The Daily Stream: Come One, Come All, To See The Cabinet Of Dr. Caligari
(Welcome to The Daily Stream, an ongoing series in which the /Film team shares what they've been watching, why it's worth checking out, and where you can stream it.)
The Movie: "The Cabinet of Dr. Caligari"
Where You Can Stream It: Shudder/AMC+
The Pitch: A man recounts the story of how a sleepwalker controlled by a mad doctor carried out murders in his village in this creepy 1920 classic.
German silent films: they've stood the test of time. Written by Hans Janowitz and Carl Mayer and directed by Robert Weine, "The Cabinet of Dr. Caligari" predates "Nosferatu" by two years and is one of the earliest works of German Expressionist cinema. Film critic Roger Ebert, spotlighting it as one of his "Great Movie" picks in 2009, wrote, "A case can be made that 'Caligari' was the first true horror film."
Told mostly in flashback, this 77-minute story unfolds like a demented dream, which "exists at right angles to reality," as Ebert put it. As the movie irises in and out of the tinted past (the restored version uses traditional colors like green and yellow rather than black-and-white), it's not just right angles we see, but slanted doors and windows, a cattywampus carousel, and a hill of houses that's meant to signify the little town of Holstenwall but looks more like flames licking the sky in some hellish bonfire in a kindergartener's crayon drawing.
The camera is straight, but the effect of the production design and set decoration is almost that of Dutch angles, the kind you'd see framing a supervillain's lair in the '60s "Batman" TV series. Are we in a madman's mind, or is Francis (Friedrich Fehér) the sanest one of all, and is it the world around him that's somehow gone mad?
Why it's essential viewing
"The Cabinet of Dr. Caligari" is a film that was highly influential on both film noir and the horror genre. When Dr. Caligari (Werner Krauss) summons the somnambulist Cesare (Conrad Veidt) from his cabinet onstage at the fairgrounds, it's as if we're witnessing Dracula rise from his coffin and Dr. Frankenstein bring his monster to life at the same time — and for almost the first time onscreen. Like the monster, Cesare's story also climaxes with him being chased by a mob.
The difference is, Cesare is a tool. He's been asleep for 23 years, ever since he was born, and only lives to do his master's bidding. This character can be seen as a representation of anyone who metaphorically sleepwalks through life. Creeping into bedrooms, casting his shadow on the wall, you can see in him traces of Count Orlok and the murderer in "M," played by Peter Lorre. Even Rob Zombie would consciously evoke Cesare and "The Cabinet of Dr. Caligari" decades later in his "Living Dead Girl" music video.

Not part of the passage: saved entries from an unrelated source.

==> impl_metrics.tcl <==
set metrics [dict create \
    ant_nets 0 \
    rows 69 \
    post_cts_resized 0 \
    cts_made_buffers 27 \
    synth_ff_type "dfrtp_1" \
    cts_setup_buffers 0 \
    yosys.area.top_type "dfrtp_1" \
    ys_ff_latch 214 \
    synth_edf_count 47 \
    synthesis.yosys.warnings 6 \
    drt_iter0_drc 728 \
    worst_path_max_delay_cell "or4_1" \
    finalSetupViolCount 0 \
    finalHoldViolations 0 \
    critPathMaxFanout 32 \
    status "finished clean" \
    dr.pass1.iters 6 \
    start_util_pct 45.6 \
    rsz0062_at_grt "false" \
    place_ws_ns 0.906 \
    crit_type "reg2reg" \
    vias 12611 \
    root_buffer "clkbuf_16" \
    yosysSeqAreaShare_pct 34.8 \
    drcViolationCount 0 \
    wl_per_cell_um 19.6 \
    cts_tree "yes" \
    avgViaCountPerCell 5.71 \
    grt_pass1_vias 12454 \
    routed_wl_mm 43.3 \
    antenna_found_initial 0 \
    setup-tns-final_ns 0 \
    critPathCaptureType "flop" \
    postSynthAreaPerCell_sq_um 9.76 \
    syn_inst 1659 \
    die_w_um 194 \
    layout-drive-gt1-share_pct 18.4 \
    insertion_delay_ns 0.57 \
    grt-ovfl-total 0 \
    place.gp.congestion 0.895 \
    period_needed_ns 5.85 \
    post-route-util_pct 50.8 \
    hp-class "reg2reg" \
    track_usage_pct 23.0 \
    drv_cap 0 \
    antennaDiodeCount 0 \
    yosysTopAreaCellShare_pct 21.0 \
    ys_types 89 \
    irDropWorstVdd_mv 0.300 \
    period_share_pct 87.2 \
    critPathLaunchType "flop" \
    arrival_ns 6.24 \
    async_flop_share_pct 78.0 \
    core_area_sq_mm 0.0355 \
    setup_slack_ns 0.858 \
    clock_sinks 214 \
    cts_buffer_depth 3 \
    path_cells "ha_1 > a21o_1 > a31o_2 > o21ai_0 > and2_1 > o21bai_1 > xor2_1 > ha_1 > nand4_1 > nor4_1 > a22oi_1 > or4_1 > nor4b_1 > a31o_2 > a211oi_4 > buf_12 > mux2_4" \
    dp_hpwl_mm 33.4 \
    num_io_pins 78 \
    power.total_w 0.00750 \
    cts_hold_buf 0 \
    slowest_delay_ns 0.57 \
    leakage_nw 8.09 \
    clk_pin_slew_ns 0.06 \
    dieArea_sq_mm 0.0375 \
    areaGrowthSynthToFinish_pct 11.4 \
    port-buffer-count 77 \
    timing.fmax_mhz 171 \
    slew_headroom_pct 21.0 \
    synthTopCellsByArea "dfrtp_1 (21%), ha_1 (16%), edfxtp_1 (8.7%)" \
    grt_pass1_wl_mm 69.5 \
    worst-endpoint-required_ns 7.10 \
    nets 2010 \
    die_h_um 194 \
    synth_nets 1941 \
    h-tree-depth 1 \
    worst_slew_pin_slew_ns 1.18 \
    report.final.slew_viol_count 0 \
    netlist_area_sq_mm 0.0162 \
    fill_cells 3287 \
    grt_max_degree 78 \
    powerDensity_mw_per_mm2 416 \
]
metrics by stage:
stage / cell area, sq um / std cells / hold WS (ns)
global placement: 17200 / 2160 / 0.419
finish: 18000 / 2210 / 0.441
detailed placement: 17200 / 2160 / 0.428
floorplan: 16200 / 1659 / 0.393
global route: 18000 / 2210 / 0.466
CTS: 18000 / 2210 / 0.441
### src/hdl/sqo_pkg.sv
// Package: sizes, opcodes, status codes, FSM states, ring helpers and value conversions.
`timescale 1ns / 1ps
package sqo_pkg;

  localparam int DEPTH      = 64;
  localparam int DATA_WIDTH = 32;
  localparam int PTR_W      = (DEPTH > 1) ? $clog2(DEPTH) : 1;
  localparam int CNT_W      = $clog2(DEPTH + 1);
  localparam int SUM_W      = CNT_W + 1;

  localparam logic [2:0] ACT_PUSH  = 3'd0;
  localparam logic [2:0] ACT_PRINT = 3'd1;
  localparam logic [2:0] ACT_PEEK  = 3'd2;
  localparam logic [2:0] ACT_POP   = 3'd3;
  localparam logic [2:0] ACT_SWAP  = 3'd4;

  localparam logic [2:0] ST_OK         = 3'd0;
  localparam logic [2:0] ST_BADARG     = 3'd1;
  localparam logic [2:0] ST_PEEK_EMPTY = 3'd2;
  localparam logic [2:0] ST_POP_EMPTY  = 3'd3;
  localparam logic [2:0] ST_SWAP_SHORT = 3'd4;
  localparam logic [2:0] ST_FULL       = 3'd5;
  localparam logic [2:0] ST_HALTED     = 3'd6;

  typedef enum logic [2:0] {
    S_IDLE,
    S_EXEC,
    S_PEEK,
    S_PRINT,
    S_SWAP_A,
    S_SWAP_B,
    S_SWAP_C
  } state_t;

  typedef logic [PTR_W-1:0]      ptr_t;
  typedef logic [CNT_W-1:0]      cnt_t;
  typedef logic [DATA_WIDTH-1:0] word_t;

  function automatic ptr_t ring_add(input ptr_t ptr, input cnt_t off);
    logic [SUM_W-1:0] s;
    s = SUM_W'(ptr) + SUM_W'(off);
    if (s >= SUM_W'(DEPTH)) s = s - SUM_W'(DEPTH);
    return s[PTR_W-1:0];
  endfunction

  function automatic ptr_t ring_dec(input ptr_t ptr);
    ptr_t r;
    if (ptr == '0) r = PTR_W'(DEPTH - 1);
    else r = ptr - PTR_W'(1);
    return r;
  endfunction

  function automatic word_t to_store(input logic signed [31:0] v);
    logic [63:0] e;
    e = 64'(v);
    return e[DATA_WIDTH-1:0];
  endfunction

  function automatic logic signed [31:0] to_out(input word_t w);
    logic [63:0] e;
    e = 64'($signed(w));
    return $signed(e[31:0]);
  endfunction

endpackage

### src/hdl/stack_queue_opcode_unit.sv
// Top level: stack / queue opcode unit around one entry RAM.
//
// Input channel (in_*): one opcode item per handshake (in_valid high, in_stall
// low). The unit takes one item at a time; in_stall is high while an item is
// being worked on. Result channel (out_*): items leave an output register,
// each accepted when out_valid is high and out_stall low.
// Steps per item, set by the single RAM read port with its registered read data:
//   push, pop, errors, halted, unused codes: result emitted in S_EXEC;
//   peek: read in S_EXEC, result in S_PEEK; swap: S_EXEC, S_SWAP_A, S_SWAP_B,
//   S_SWAP_C (two reads, two writes); print all: read in S_EXEC, then one result
//   per cycle in S_PRINT while out_stall stays low.
// Configuration: cfg_we writes cfg_wdata into lifo_mode (1 stack, 0 queue);
// write only while the unit is idle.
// Reset (rst_n low, synchronous): front pointer, entry count and halted flag
// clear, lifo_mode returns to 1, the output register empties. The RAM is not
// cleared; entries are only read after they are written.
// A stalled receiver holds the output register; each step that emits a result
// waits until the register can take it.
module stack_queue_opcode_unit (
  input  logic               clk,
  input  logic               rst_n,
  input  logic               in_valid,
  output logic               in_stall,
  input  logic [2:0]         in_action,
  input  logic signed [31:0] in_push_value,
  input  logic               in_arg_ok,
  output logic               out_valid,
  input  logic               out_stall,
  output logic signed [31:0] out_data,
  output logic               out_data_valid,
  output logic [2:0]         out_status,
  output logic               out_last,
  input  logic               cfg_we,
  input  logic               cfg_wdata
);

  sqo_pkg::state_t state_r, state_nxt;
  logic [2:0]      act_r;
  sqo_pkg::word_t  val_r;
  logic            ok_r;
  sqo_pkg::ptr_t   front_r, front_nxt;
  sqo_pkg::cnt_t   cnt_r, cnt_nxt;
  logic            halted_r, halted_nxt;
  sqo_pkg::ptr_t   idx_r, idx_nxt;
  sqo_pkg::word_t  tmp_r, tmp_nxt;
  logic            lifo_mode_r;

  logic               out_valid_r;
  logic signed [31:0] out_data_r;
  logic               out_data_valid_r;
  logic [2:0]         out_status_r;
  logic               out_last_r;

  logic               emit;
  logic signed [31:0] e_data;
  logic               e_dv;
  logic [2:0]         e_st;
  logic               e_last;

  logic           mem_we, mem_re;
  sqo_pkg::ptr_t  mem_waddr, mem_raddr;
  sqo_pkg::word_t mem_wdata, mem_rdata;

  logic in_accept, out_free, print_last;

  assign in_stall  = (state_r != sqo_pkg::S_IDLE);
  assign in_accept = in_valid && !in_stall;
  assign out_free  = !out_valid_r || !out_stall;
  assign print_last = (sqo_pkg::CNT_W'(idx_r) == cnt_r - sqo_pkg::CNT_W'(1));

  sqo_ram #(
    .DEPTH  (sqo_pkg::DEPTH),
    .ADDR_W (sqo_pkg::PTR_W),
    .DATA_W (sqo_pkg::DATA_WIDTH)
  ) u_ram (
    .clk   (clk),
    .we    (mem_we),
    .waddr (mem_waddr),
    .wdata (mem_wdata),
    .re    (mem_re),
    .raddr (mem_raddr),
    .rdata (mem_rdata)
  );

  always_comb begin
    state_nxt  = state_r;
    front_nxt  = front_r;
    cnt_nxt    = cnt_r;
    halted_nxt = halted_r;
    idx_nxt    = idx_r;
    tmp_nxt    = tmp_r;
    mem_we     = 1'b0;
    mem_waddr  = front_r;
    mem_wdata  = val_r;
    mem_re     = 1'b0;
    mem_raddr  = front_r;
    emit       = 1'b0;
    e_data     = '0;
    e_dv       = 1'b0;
    e_st       = sqo_pkg::ST_OK;
    e_last     = 1'b1;
    case (state_r)
      sqo_pkg::S_IDLE: begin
        if (in_accept) state_nxt = sqo_pkg::S_EXEC;
      end
      sqo_pkg::S_EXEC: begin
        if (halted_r) begin
          if (out_free) begin
            emit      = 1'b1;
            e_st      = sqo_pkg::ST_HALTED;
            state_nxt = sqo_pkg::S_IDLE;
          end
        end else begin
          case (act_r)
            sqo_pkg::ACT_PUSH: begin
              if (out_free) begin
                emit      = 1'b1;
                state_nxt = sqo_pkg::S_IDLE;
                if (!ok_r) begin
                  e_st       = sqo_pkg::ST_BADARG;
                  halted_nxt = 1'b1;
                end else if (cnt_r == sqo_pkg::CNT_W'(sqo_pkg::DEPTH)) begin
                  e_st       = sqo_pkg::ST_FULL;
                  halted_nxt = 1'b1;
                end else begin
                  mem_we  = 1'b1;
                  cnt_nxt = cnt_r + sqo_pkg::CNT_W'(1);
                  if (lifo_mode_r) begin
                    front_nxt = sqo_pkg::ring_dec(front_r);
                    mem_waddr = sqo_pkg::ring_dec(front_r);
                  end else begin
                    mem_waddr = sqo_pkg::ring_add(front_r, cnt_r);
                  end
                end
              end
            end
            sqo_pkg::ACT_PRINT: begin
              if (cnt_r == '0) begin
                if (out_free) begin
                  emit      = 1'b1;
                  state_nxt = sqo_pkg::S_IDLE;
                end
              end else begin
                mem_re    = 1'b1;
                idx_nxt   = '0;
                state_nxt = sqo_pkg::S_PRINT;
              end
            end
            sqo_pkg::ACT_PEEK: begin
              if (cnt_r == '0) begin
                if (out_free) begin
                  emit       = 1'b1;
                  e_st       = sqo_pkg::ST_PEEK_EMPTY;
                  halted_nxt = 1'b1;
                  state_nxt  = sqo_pkg::S_IDLE;
                end
              end else begin
                mem_re    = 1'b1;
                state_nxt = sqo_pkg::S_PEEK;
              end
            end
            sqo_pkg::ACT_POP: begin
              if (out_free) begin
                emit      = 1'b1;
                state_nxt = sqo_pkg::S_IDLE;
                if (cnt_r == '0) begin
                  e_st       = sqo_pkg::ST_POP_EMPTY;
                  halted_nxt = 1'b1;
                end else begin
                  front_nxt = sqo_pkg::ring_add(front_r, sqo_pkg::CNT_W'(1));
                  cnt_nxt   = cnt_r - sqo_pkg::CNT_W'(1);
                end
              end
            end
            sqo_pkg::ACT_SWAP: begin
              if (cnt_r < sqo_pkg::CNT_W'(2)) begin
                if (out_free) begin
                  emit       = 1'b1;
                  e_st       = sqo_pkg::ST_SWAP_SHORT;
                  halted_nxt = 1'b1;
                  state_nxt  = sqo_pkg::S_IDLE;
                end
              end else begin
                mem_re    = 1'b1;
                state_nxt = sqo_pkg::S_SWAP_A;
              end
            end
            default: begin
              if (out_free) begin
                emit      = 1'b1;
                state_nxt = sqo_pkg::S_IDLE;
              end
            end
          endcase
        end
      end
      sqo_pkg::S_PEEK: begin
        if (out_free) begin
          emit      = 1'b1;
          e_data    = sqo_pkg::to_out(mem_rdata);
          e_dv      = 1'b1;
          state_nxt = sqo_pkg::S_IDLE;
        end
      end
      sqo_pkg::S_PRINT: begin
        if (out_free) begin
          emit   = 1'b1;
          e_data = sqo_pkg::to_out(mem_rdata);
          e_dv   = 1'b1;
          e_last = print_last;
          if (print_last) begin
            state_nxt = sqo_pkg::S_IDLE;
          end else begin
            idx_nxt   = idx_r + sqo_pkg::PTR_W'(1);
            mem_re    = 1'b1;
            mem_raddr = sqo_pkg::ring_add(front_r,
                          sqo_pkg::CNT_W'(idx_r) + sqo_pkg::CNT_W'(1));
          end
        end
      end
      sqo_pkg::S_SWAP_A: begin
        tmp_nxt   = mem_rdata;
        mem_re    = 1'b1;
        mem_raddr = sqo_pkg::ring_add(front_r, sqo_pkg::CNT_W'(1));
        state_nxt = sqo_pkg::S_SWAP_B;
      end
      sqo_pkg::S_SWAP_B: begin
        mem_we    = 1'b1;
        mem_waddr = front_r;
        mem_wdata = mem_rdata;
        state_nxt = sqo_pkg::S_SWAP_C;
      end
      sqo_pkg::S_SWAP_C: begin
        if (out_free) begin
          mem_we    = 1'b1;
          mem_waddr = sqo_pkg::ring_add(front_r, sqo_pkg::CNT_W'(1));
          mem_wdata = tmp_r;
          emit      = 1'b1;
          state_nxt = sqo_pkg::S_IDLE;
        end
      end
      default: begin
        state_nxt = sqo_pkg::S_IDLE;
      end
    endcase
  end

  always_ff @(posedge clk) begin
    if (!rst_n) begin
      state_r     <= sqo_pkg::S_IDLE;
      front_r     <= '0;
      cnt_r       <= '0;
      halted_r    <= 1'b0;
      lifo_mode_r <= 1'b1;
      out_valid_r <= 1'b0;
    end else begin
      state_r  <= state_nxt;
      front_r  <= front_nxt;
      cnt_r    <= cnt_nxt;
      halted_r <= halted_nxt;
      if (cfg_we) lifo_mode_r <= cfg_wdata;
      if (emit) out_valid_r <= 1'b1;
      else if (!out_stall) out_valid_r <= 1'b0;
    end
  end

  always_ff @(posedge clk) begin
    idx_r <= idx_nxt;
    tmp_r <= tmp_nxt;
    if (in_accept) begin
      act_r <= in_action;
      val_r <= sqo_pkg::to_store(in_push_value);
      ok_r  <= in_arg_ok;
    end
    if (emit) begin
      out_data_r       <= e_data;
      out_data_valid_r <= e_dv;
      out_status_r     <= e_st;
      out_last_r       <= e_last;
    end
  end

  assign out_valid      = out_valid_r;
  assign out_data       = out_data_r;
  assign out_data_valid = out_data_valid_r;
  assign out_status     = out_status_r;
  assign out_last       = out_last_r;

`ifndef SYNTHESIS
  a_cnt_bound: assert property (@(posedge clk) disable iff (!rst_n)
    cnt_r <= sqo_pkg::CNT_W'(sqo_pkg::DEPTH))
    else $error("entry count above depth");

  a_halt_sticky: assert property (@(posedge clk) disable iff (!rst_n)
    halted_r |=> halted_r && $stable(cnt_r) && $stable(front_r))
    else $error("halted unit changed state");

  a_err_single: assert property (@(posedge clk) disable iff (!rst_n)
    out_valid_r && out_status_r != sqo_pkg::ST_OK |-> out_last_r && !out_data_valid_r)
    else $error("error result not a single last item");

  a_we_busy: assert property (@(posedge clk) disable iff (!rst_n)
    mem_we |-> state_r != sqo_pkg::S_IDLE && !halted_r)
    else $error("RAM write outside an active item");
`endif

endmodule

### src/hdl/sqo_ram.sv
// Generic single-port-write, single-port-read RAM with registered read data.
`timescale 1ns / 1ps
module sqo_ram #(
  parameter int DEPTH  = 64,
  parameter int ADDR_W = 6,
  parameter int DATA_W = 32
) (
  input  logic              clk,
  input  logic              we,
  input  logic [ADDR_W-1:0] waddr,
  input  logic [DATA_W-1:0] wdata,
  input  logic              re,
  input  logic [ADDR_W-1:0] raddr,
  output logic [DATA_W-1:0] rdata
);

  logic [DATA_W-1:0] mem [DEPTH];
  logic [DATA_W-1:0] rdata_r;

  always_ff @(posedge clk) begin
    if (we) begin
      mem[waddr] <= wdata;
    end
    if (re) begin
      rdata_r <= mem[raddr];
    end
  end

  assign rdata = rdata_r;

endmodule

### config.mk
export PLATFORM = sky130hd
export DESIGN_NAME = stack_queue_opcode_unit
export DESIGN_NICKNAME = d
export VERILOG_FILES = /design/src/hdl/sqo_pkg.sv /design/src/hdl/stack_queue_opcode_unit.sv /design/src/hdl/sqo_ram.sv
export SDC_FILE = /design/constraint.sdc
export NUM_CORES = 2
export LEC_CHECK = 0
export ABC_CLOCK_PERIOD_IN_PS = 9700
export BUFFER_PORTS_ARGS = -buffer_cell sky130_fd_sc_hd__buf_4
export CORE_MARGIN = 8
export CORE_UTILIZATION = 68
export CTS_BUF_LIST = sky130_fd_sc_hd__clkbuf_16
export CTS_CLUSTER_DIAMETER = 40
export DETAILED_ROUTE_END_ITERATION = 6
export GPL_TIMING_DRIVEN = 0
export PLACE_DENSITY_LB_ADDON = 0.12
export SYNTH_ARGS = -nofsm -noshare
export SYNTH_HDL_FRONTEND = slang
export SYNTH_SLANG_ARGS = --single-unit
### constraint.sdc
create_clock -name clk -period 9.7 [get_ports clk]
set_clock_uncertainty 0.05 [all_clocks]
set_input_delay 1.94 -clock clk [delete_from_list [all_inputs] [get_ports clk]]
set_output_delay 1.94 -clock clk [all_outputs]
set_load 0.02 [all_outputs]
== After elaboration in Yosys (flattened, before gate mapping) ==
Memories as Yosys holds them, arrays and structs flattened. A register that Yosys moved wholly into a read port is not among the register bits.
Cells that the tools add are included.

* Magnitude comparators: 4
* Equality and inequality tests: 26
* Bitwise gates (word level): 1
* Multiplexer cells: 88
* Reduce and logical (&&, ||, !) cells: 22
* Add/sub/neg operators: 11

{| class="wikitable"
|+ Operator list
! kind !! count
|-
| 2-to-1 mux 6 bit || 24
|-
| one-hot mux 32 bit (2 select lines) || 1
|-
| one-hot mux 6 bit (2 select lines) || 4
|-
| 2-to-1 mux 3 bit || 15
|-
| 2-to-1 mux 7 bit || 5
|-
| 2-to-1 mux 32 bit || 1
|-
| != test 2 bit, second input constant || 13
|-
| 2-to-1 mux 1 bit || 24
|-
| subtractor 6 x 1 -> 6 bit, second input constant || 4
|-
| one-hot mux 3 bit (6 select lines) || 1
|-
| adder 6 x 7 -> 8 bit || 2
|-
| >= comparator 8 x 7 -> 1 bit, second input constant || 2
|-
| adder 6 x 1 -> 7 bit, second input constant || 2
|-
| one-hot mux 7 bit (2 select lines) || 1
|-
| equality test 3 x 2 -> 1 bit, second input constant || 4
|-
| equality test 3 bit, second input constant || 4
|-
| one-hot mux 3 bit (4 select lines) || 1
|-
| one-hot mux 3 bit (3 select lines) || 1
|-
| AND reduction 9 bit || 1
|-
| 2-to-1 mux 2 bit || 4
|-
| AND reduction 8 bit || 1
|-
| adder 7 x 1 -> 7 bit, second input constant || 1
|-
| equality test 6 x 7 -> 1 bit || 1
|-
| equality test 7 bit, second input constant || 1
|-
| 23 further kinds || 34
|}

* Logic and storage cells: 168
* Output and inout bits: 39
* Memory bits (writable): 2048
* Register bits: 130
* Memories kept: 1
* Input port bits: 42

{| class="wikitable"
|+ Memories
! name !! depth !! width !! read ports !! clocked after Yosys merged registers in !! write ports !! RTL line !! RTL
|-
| u_ram.mem || 64 || 32 || 1 || 1 || 1 || sqo_ram.sv:17 || <nowiki>logic [DATA_W-1:0] mem [DEPTH];</nowiki>
|}

== Logic depth before layout (Yosys ltp) ==
* Depth in word-level cells: 10
* Gate-level depth with buffers: 16
* Gate-level depth less buffers: 13

== Cells and area by module ==
A second synthesis with hierarchy kept.

* Cell total of the unflattened synthesis: 4105
* Area total of the unflattened synthesis: 86081.3 µm²

{| class="wikitable"
|+ Modules (own cells, without submodules)
! module !! area each (µm²) !! sequential area each (µm²) !! cells each !! times used
|-
| sqo_ram || 79359.9 || 62459.9 || 3511 || 1
|-
| stack_queue_opcode_unit || 6721.4 || 3713.6 || 594 || 1
|}

== Worst setup path before layout ==
OpenSTA, ideal clock, no wires.

* Path kind: in2reg
* Start: input port out_stall
* End: register out_data_r[0], in the netlist out_data[0], enable pin
* Required time: 9.160 ns
* Buffers on the path: 1
* Cell stages on the path: 7
* Library setup time: 0.490 ns
* Path slack: 3.590 ns
* Data arrival time: 5.570 ns
* Cells stage by stage: nand2_1 clkbuf_1 nand3_1 nor2_1 or3_1 a21oi_1 a211oi_1

* Word-level cells in the longest chain between the ends: 7
* Elaborated cells between the ends (all ways): 8
* Those cells by class: 6 x mux; 2 x reduce/logical

{| class="wikitable"
|+ Ends and longest elaborated chain
! element !! RTL line !! RTL
|-
| start: declaration || stack_queue_opcode_unit.sv:28 || <nowiki>input logic out_stall,</nowiki>
|-
| zero test 1 bit * || - ||
|-
| logical OR 1 bit * || stack_queue_opcode_unit.sv:68 || <nowiki>assign out_free = !out_valid_r || !out_stall;</nowiki>
|-
| 2-to-1 mux 1 bit * || - ||
|-
| 2-to-1 mux 1 bit (on tied branches) || stack_queue_opcode_unit.sv:176, stack_queue_opcode_unit.sv:150 ||
|-
| one-hot mux 1 bit (2 select lines) || stack_queue_opcode_unit.sv:114 || <nowiki>case (act_r)</nowiki>
|-
| 2-to-1 mux 1 bit || stack_queue_opcode_unit.sv:107 || <nowiki>if (halted_r) begin</nowiki>
|-
| one-hot mux 1 bit (2 select lines) * || stack_queue_opcode_unit.sv:102 || <nowiki>case (state_r)</nowiki>
|-
| via emit || stack_queue_opcode_unit.sv:54 || <nowiki>logic emit;</nowiki>
|-
| end signal: assignment || stack_queue_opcode_unit.sv:276 || <nowiki>out_data_r <= e_data;</nowiki>
|-
| end: declaration || stack_queue_opcode_unit.sv:49 || <nowiki>logic signed [31:0] out_data_r;</nowiki>
|}

Mark *: on every way through the listed nets, which the timed path passes. The rest lies on a longest branch.
A chain may end at the register's enable or synchronous reset.

== Final worst setup path ==
* Start: register cnt_r[1]
* End: register u_ram.rdata_r[0], in the netlist u_ram.rdata[0], read port of u_ram.mem (data pin)

* Word-level cells in the longest chain between the ends: 5
* Elaborated cells between the ends (all ways): 14
* Those cells by class: 1 x add/sub; 1 x order compare; 1 x eq/ne; 10 x mux; 1 x reduce/logical

{| class="wikitable"
|+ Ends and longest elaborated chain
! element !! RTL line !! RTL
|-
| start: declaration || stack_queue_opcode_unit.sv:42 || <nowiki>sqo_pkg::cnt_t cnt_r, cnt_nxt;</nowiki>
|-
| start signal: assignment || stack_queue_opcode_unit.sv:259 || <nowiki>cnt_r <= cnt_nxt;</nowiki>
|-
| subtractor 7 x 1 -> 7 bit (tied with other cells) || stack_queue_opcode_unit.sv:69 || <nowiki>assign print_last = (sqo_pkg::CNT_W'(idx_r) == cnt_r - sqo_pkg::CNT_W'(1));</nowiki>
|-
| equality test 6 x 7 -> 1 bit (tied with other cells) || stack_queue_opcode_unit.sv:69 ||
|-
| 2-to-1 mux 1 bit (tied with other cells) || stack_queue_opcode_unit.sv:211 || <nowiki>if (print_last) begin</nowiki>
|-
| 2-to-1 mux 1 bit (tied with other cells) || stack_queue_opcode_unit.sv:206 || <nowiki>if (out_free) begin</nowiki>
|-
| one-hot mux 1 bit (3 select lines) or one-hot mux 6 bit (2 select lines) (tied branches) || stack_queue_opcode_unit.sv:102 ||
|-
| end: declaration || sqo_ram.sv:18 || <nowiki>logic [DATA_W-1:0] rdata_r;</nowiki>
|}

Several ways; a longest one is shown, not always the timed one.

The scene where Francis and his friend go to the fair and Cesare prophesizes the friend's demise was inspired by a real fortuneteller predicting the death of Gilda Langer, a German actress in lost films of the silent era. Janowitz and Mayer were pacifists writing in the aftermath of World War I, and some have argued that Dr. Caligari cinematically presaged Hitler and his control over the German masses leading up to World War II.
When we first meet Caligari, he's the little man, with a bureaucrat towering over him on disproportionately tall chair legs. Our perspective changes when Francis follows him into a psychiatric hospital and finds his diary, whereupon we get a flashback within a flashback.
Spoiler alert for a 102-year-old movie...
An inmate running the asylum
The twist ending of "The Cabinet of Dr. Caligari" isn't necessarily as cut-and-dry as it might appear on the surface. It would be easy to think the ending undoes all the previous flashbacks the way "The Usual Suspects" does. When the action moves to the hospital, Francis becomes an iconoclast who calls into question the legitimacy of a literal institution and the man at the head of it. Then, "The Cabinet of Dr. Caligari" superficially discredits him as delusional, putting him in a straitjacket while upholding the institution and the person of authority.
Yet the emotional truth of the movie is such that the audience has learned to be distrustful of Dr. Caligari and sympathetic toward Francis, since it's his point-of-view we've shared. The main narrative, by dint of its sheer length, overpowers the frame story. We get lost in the unreliable narration and it becomes so convincing that, rather than undo the whole film, it makes the ending feel like that much more of a nightmare and injustice.
It's as if the movie would have us doubt our own sanity by showing us the unreal made real. The bad guy wins and is left in charge, and the viewer is left to think, "How can this be true? And not only true, but accepted as the healthy natural order?"
So it goes with the real world, where it really does feel like the inmates are running the asylum sometimes, and where — despite the lessons of two World Wars — countries still haven't stopped sliding into nationalism, just as Germany did. "The Cabinet of Dr. Caligari" is a movie parable that remains ever powerful as it warns of the dangers sleepwalkers can bring about on behalf of institutions run by madmen.